大学の研究室でClearMLをホストして研究を効率化する
要約
大学の研究室でClearMLを導入して実験記録やデータセットの管理を自動化した結果、
研究の本質的な作業に使える時間が増えたよという話です。
単にMLOps導入の話であれば既に多くの知見がありますが、それほど規模が大きくない大学の研究室でMLOpsツールを活用する一つの事例として参考になれば幸いです。
(特に自分の研究室でこういったツールを使ってみたいけど、周りが興味なくて導入に踏み切れない同士がいたら参考にしてください。)
はじめに
zennでは初めまして、SIY1121です。
ここ数年は主にweb系・音響系の開発をしていますが、
現在は大学院1年で音響処理と深層学習を組み合わせた研究もしています。
さて、最近特にweb系ではCI/CDを始め、可能なものは自動化する文化がすっかり浸透したように思います。そんなweb畑にいたこともあって、研究室に入ってからも「自動化できる部分は自動化して楽をしたい!」というモチベがありました。
DevOps / MLOps
一般に、DevOps(Development and Operation)とはサービスの開発と運用を円滑に進めるための枠組み・手法を指します。一方MLOpsという言葉はDevOpsからの派生で、機械学習プロジェクトを円滑に進めるための枠組みを指します。
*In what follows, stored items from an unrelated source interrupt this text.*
## src/rtl/ram_stream_reader_pkg.sv

```systemverilog
// ram_stream_reader_pkg: shared widths, FIFO depth and FSM encoding for the RAM stream reader.
// Ports: none (package).
package ram_stream_reader_pkg;

  localparam int unsigned DefAddrWidth = 10;
  localparam int unsigned DefDataWidth = 16;
  localparam int unsigned FifoDepth    = 2;

  typedef enum logic [1:0] {
    StIdle  = 2'd0,
    StRead  = 2'd1,
    StDrain = 2'd2
  } state_e;

endpackage

```

## src/rtl/ram_stream_reader_if.sv

```systemverilog
// ram_stream_reader_if: valid/ready stream carrying a data word and an end-of-burst flag.
// Signals: valid, data, last (source -> sink), ready (sink -> source).
// Modports: master (stream source), slave (stream sink).
interface ram_stream_reader_if
  import ram_stream_reader_pkg::*;
#(
  parameter int unsigned DATA_WIDTH = DefDataWidth
);

  logic                  valid;
  logic                  ready;
  logic [DATA_WIDTH-1:0] data;
  logic                  last;

  modport master (output valid, output data, output last, input ready);
  modport slave  (input valid, input data, input last, output ready);

endinterface

```

## src/rtl/stream_skid_buf.sv

```systemverilog
// stream_skid_buf: 2-entry FIFO; entry 0 is always the head so dout_o stays stable until popped.
// Ports: clk/rst_n, push_i + din_i (write), pop_i (read), dout_o (head word),
//        count_o (occupancy 0..2), full_o, empty_o.
// Caller must never push when full without popping, nor pop when empty.
module stream_skid_buf
  import ram_stream_reader_pkg::*;
#(
  parameter int unsigned WIDTH = 17
) (
  input  logic             clk,
  input  logic             rst_n,
  input  logic             push_i,
  input  logic [WIDTH-1:0] din_i,
  input  logic             pop_i,
  output logic [WIDTH-1:0] dout_o,
  output logic [1:0]       count_o,
  output logic             full_o,
  output logic             empty_o
);

  logic [WIDTH-1:0] ent0_q, ent0_d;
  logic [WIDTH-1:0] ent1_q, ent1_d;
  logic [1:0]       cnt_q, cnt_d;

  always_comb begin
    ent0_d = ent0_q;
    ent1_d = ent1_q;
    cnt_d  = cnt_q;
    case ({push_i, pop_i})
      2'b10: begin
        if (cnt_q == 2'd0) ent0_d = din_i;
        else               ent1_d = din_i;
        cnt_d = cnt_q + 2'd1;
      end
      2'b01: begin
        ent0_d = ent1_q;
        cnt_d  = cnt_q - 2'd1;
      end
      2'b11: begin
        // Occupancy unchanged; head advances and the new word joins the tail.
        if (cnt_q == 2'(FifoDepth)) begin
          ent0_d = ent1_q;
          ent1_d = din_i;
        end else begin
          ent0_d = din_i;
        end
      end
      default: ;
    endcase
  end

  always_ff @(posedge clk or negedge rst_n) begin
    if (!rst_n) begin
      ent0_q <= '0;
      ent1_q <= '0;
      cnt_q  <= 2'd0;
    end else begin
      ent0_q <= ent0_d;
      ent1_q <= ent1_d;
      cnt_q  <= cnt_d;
    end
  end

  assign dout_o  = ent0_q;
  assign count_o = cnt_q;
  assign full_o  = (cnt_q == 2'(FifoDepth));
  assign empty_o = (cnt_q == 2'd0);

endmodule

```

## src/rtl/ram_stream_reader.sv

```systemverilog
// ram_stream_reader: reads len consecutive words (wrapping) from a 1-cycle-latency RAM port
// starting at base_addr and presents them on a valid/ready stream, m_last on the final word.
// Ports: clk, rst_n (async, active-low); start/base_addr/len (burst request, IDLE only);
//        busy, done (status); ram_enb/ram_addrb/ram_dob (RAM read port);
//        m (stream master: valid, ready, data, last).
module ram_stream_reader
  import ram_stream_reader_pkg::*;
#(
  parameter int unsigned ADDR_WIDTH = DefAddrWidth,
  parameter int unsigned DATA_WIDTH = DefDataWidth
) (
  input  logic                  clk,
  input  logic                  rst_n,
  input  logic                  start,
  input  logic [ADDR_WIDTH-1:0] base_addr,
  input  logic [ADDR_WIDTH:0]   len,
  output logic                  busy,
  output logic                  done,
  output logic                  ram_enb,
  output logic [ADDR_WIDTH-1:0] ram_addrb,
  input  logic [DATA_WIDTH-1:0] ram_dob,
  ram_stream_reader_if.master   m
);

  localparam logic [ADDR_WIDTH:0] LenOne = (ADDR_WIDTH+1)'(1);

  state_e                state_q, state_d;
  logic [ADDR_WIDTH-1:0] rd_addr_q, rd_addr_d;  // next address to read
  logic [ADDR_WIDTH-1:0] addrb_q, addrb_d;      // last address issued
  logic [ADDR_WIDTH:0]   left_q, left_d;        // reads still to issue
  logic                  pending_q, pending_d;
  logic                  pend_last_q, pend_last_d;
  logic                  done_q, done_d;

  logic                  push, pop, can_issue;
  logic [DATA_WIDTH:0]   fifo_dout;
  logic [1:0]            fifo_count;
  logic                  fifo_full, fifo_empty;

  stream_skid_buf #(
    .WIDTH (DATA_WIDTH + 1)
  ) u_skid (
    .clk     (clk),
    .rst_n   (rst_n),
    .push_i  (push),
    .din_i   ({pend_last_q, ram_dob}),
    .pop_i   (pop),
    .dout_o  (fifo_dout),
    .count_o (fifo_count),
    .full_o  (fifo_full),
    .empty_o (fifo_empty)
  );

  assign m.valid = ~fifo_empty;
  assign m.data  = fifo_dout[DATA_WIDTH-1:0];
  assign m.last  = fifo_dout[DATA_WIDTH];
  assign pop     = m.valid & m.ready;
  assign push    = pending_q;  // RAM data is valid the cycle after the read was issued
  assign busy    = (state_q != StIdle);
  assign done    = done_q;

  // Issue only if the word will have a slot when it lands: count + pending - pop < 2.
  assign can_issue = (3'(fifo_count) + 3'(pending_q)) < (3'd2 + 3'(pop));
  assign ram_enb   = (state_q == StRead) & can_issue;
  assign ram_addrb = ram_enb ? rd_addr_q : addrb_q;

  always_comb begin
    state_d     = state_q;
    rd_addr_d   = rd_addr_q;
    addrb_d     = addrb_q;
    left_d      = left_q;
    done_d      = 1'b0;
    pending_d   = ram_enb;
    pend_last_d = ram_enb & (left_q == LenOne);
    unique case (state_q)
      StIdle: begin
        if (start) begin
          if (len == '0) begin
            done_d = 1'b1;
          end else begin
            state_d   = StRead;
            rd_addr_d = base_addr;
            left_d    = len;
          end
        end
      end
      StRead: begin
        if (ram_enb) begin
          rd_addr_d = rd_addr_q + ADDR_WIDTH'(1);
          left_d    = left_q - LenOne;
          addrb_d   = rd_addr_q;
          if (left_q == LenOne) state_d = StDrain;
        end
      end
      StDrain: begin
        if (pop && m.last) begin
          state_d = StIdle;
          done_d  = 1'b1;
        end
      end
      default: state_d = StIdle;
    endcase
  end

  always_ff @(posedge clk or negedge rst_n) begin
    if (!rst_n) begin
      state_q     <= StIdle;
      rd_addr_q   <= '0;
      addrb_q     <= '0;
      left_q      <= '0;
      pending_q   <= 1'b0;
      pend_last_q <= 1'b0;
      done_q      <= 1'b0;
    end else begin
      state_q     <= state_d;
      rd_addr_q   <= rd_addr_d;
      addrb_q     <= addrb_d;
      left_q      <= left_d;
      pending_q   <= pending_d;
      pend_last_q <= pend_last_d;
      done_q      <= done_d;
    end
  end

  // Landing data must always find a free slot.
  a_no_overflow: assert property (@(posedge clk) disable iff (!rst_n)
                                  !(push && fifo_full && !pop));

endmodule

```

## src/flat_wrapper.sv

```systemverilog
// flat-port wrapper written by rule: the top's interface ports become plain ports
module ram_stream_reader_flat import ram_stream_reader_pkg::*;
#(
  parameter int unsigned ADDR_WIDTH = DefAddrWidth,
  parameter int unsigned DATA_WIDTH = DefDataWidth
)
  (clk, rst_n, start, base_addr, len, busy, done, ram_enb, ram_addrb, ram_dob, m_valid, m_data, m_last, m_ready);
  ram_stream_reader_if #(.DATA_WIDTH(DATA_WIDTH)) m_i ();
  input  logic clk;
  input  logic rst_n;
  input  logic start;
  input  logic [ADDR_WIDTH-1:0] base_addr;
  input  logic [ADDR_WIDTH:0] len;
  output logic busy;
  output logic done;
  output logic ram_enb;
  output logic [ADDR_WIDTH-1:0] ram_addrb;
  input  logic [DATA_WIDTH-1:0] ram_dob;
  output wire logic [$bits(m_i.valid)-1:0] m_valid;
  output wire logic [$bits(m_i.data)-1:0] m_data;
  output wire logic [$bits(m_i.last)-1:0] m_last;
  input wire logic [$bits(m_i.ready)-1:0] m_ready;
  assign m_valid = m_i.valid;
  assign m_data = m_i.data;
  assign m_last = m_i.last;
  assign m_i.ready = m_ready;
  ram_stream_reader #(.ADDR_WIDTH(ADDR_WIDTH), .DATA_WIDTH(DATA_WIDTH)) u_core (.clk(clk), .rst_n(rst_n), .start(start), .base_addr(base_addr), .len(len), .busy(busy), .done(done), .ram_enb(ram_enb), .ram_addrb(ram_addrb), .ram_dob(ram_dob), .m(m_i));
endmodule
```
プロジェクトを円滑に進めるためには、必然的に自動化というコンセプトを導入することになります。CI/CD(Continuous Integration/Continuous Delivery)はそんな自動化の仕組みを表す言葉として用いられます。
特にMLOpsでは
- モデルの実験・開発速度の向上
- モデルの本番環境への迅速的なデプロイ
- 品質保証
等を実現するために自動化の仕組みを取り入れています。
MLOps系のツールはこれらを実現するために開発されています。
自分の研究室ではサービスを運用することはありませんが、特に「モデルの実験・開発速度の向上」が達成できればそれは研究の進捗に直結します。
よって、研究室でもMLOpsツールの恩恵を得られるのでは?と考えたわけです。
MLOpsツールの選定
研究室への導入にあたって要件は3つありました。
- 無料で複数人で使えること
- オンプレ運用できること
- ツールを使わない人とも共存できること
一つ目の「無料で複数人で使えること」は、手軽に始められる・長期的に使ってみて使いこなせるかを判断することができるので重要です。また、他のメンバーに試してもらうためにも複数人で使えることは必要です(無料プランだとオンプレでも人数制限があるケースが多いです)。
二つ目の「オンプレで運用できること」、これは機密情報を研究室外のサーバーに置きたくないという基本的な要求だと思います。
三番目の「ツールを使わない人とも共存できること」、これはまず自分だけで試してみて、良さそうだったら後から他のメンバー布教していくという手順を踏むときに必要になります。
結果、ClearMLがこれらの条件を満たしていそうだと判断したため導入に踏み切りました。
ClearMLとは
ClearMLはAllegro. AIが開発するMLOpsシステムの総称です。
実験結果の管理から、データセットの管理、計算リソースの管理までMLOpsを実現する多種多様な機能がありますが、使いたい機能から小さく始めることができます。
また、関連コンポーネントはすべてGitHubでOSSとして公開されており、開発に参加することもできます。最近は特にアップデートが活発で新しい機能がどんどん増えています。
ClearMLは小さく始めることができます。自分なりにstepに分けてみたので見てみましょう。
Step1 実験の記録と比較
まずは、普段の実験結果をClearMLサーバーに記録し、WebUIを使って実験結果の表示・比較ができることを目指します。ストレスなく様々な実験の結果を参照できることは特にゼミなど複数人で議論しているときにスムーズな議論につながります。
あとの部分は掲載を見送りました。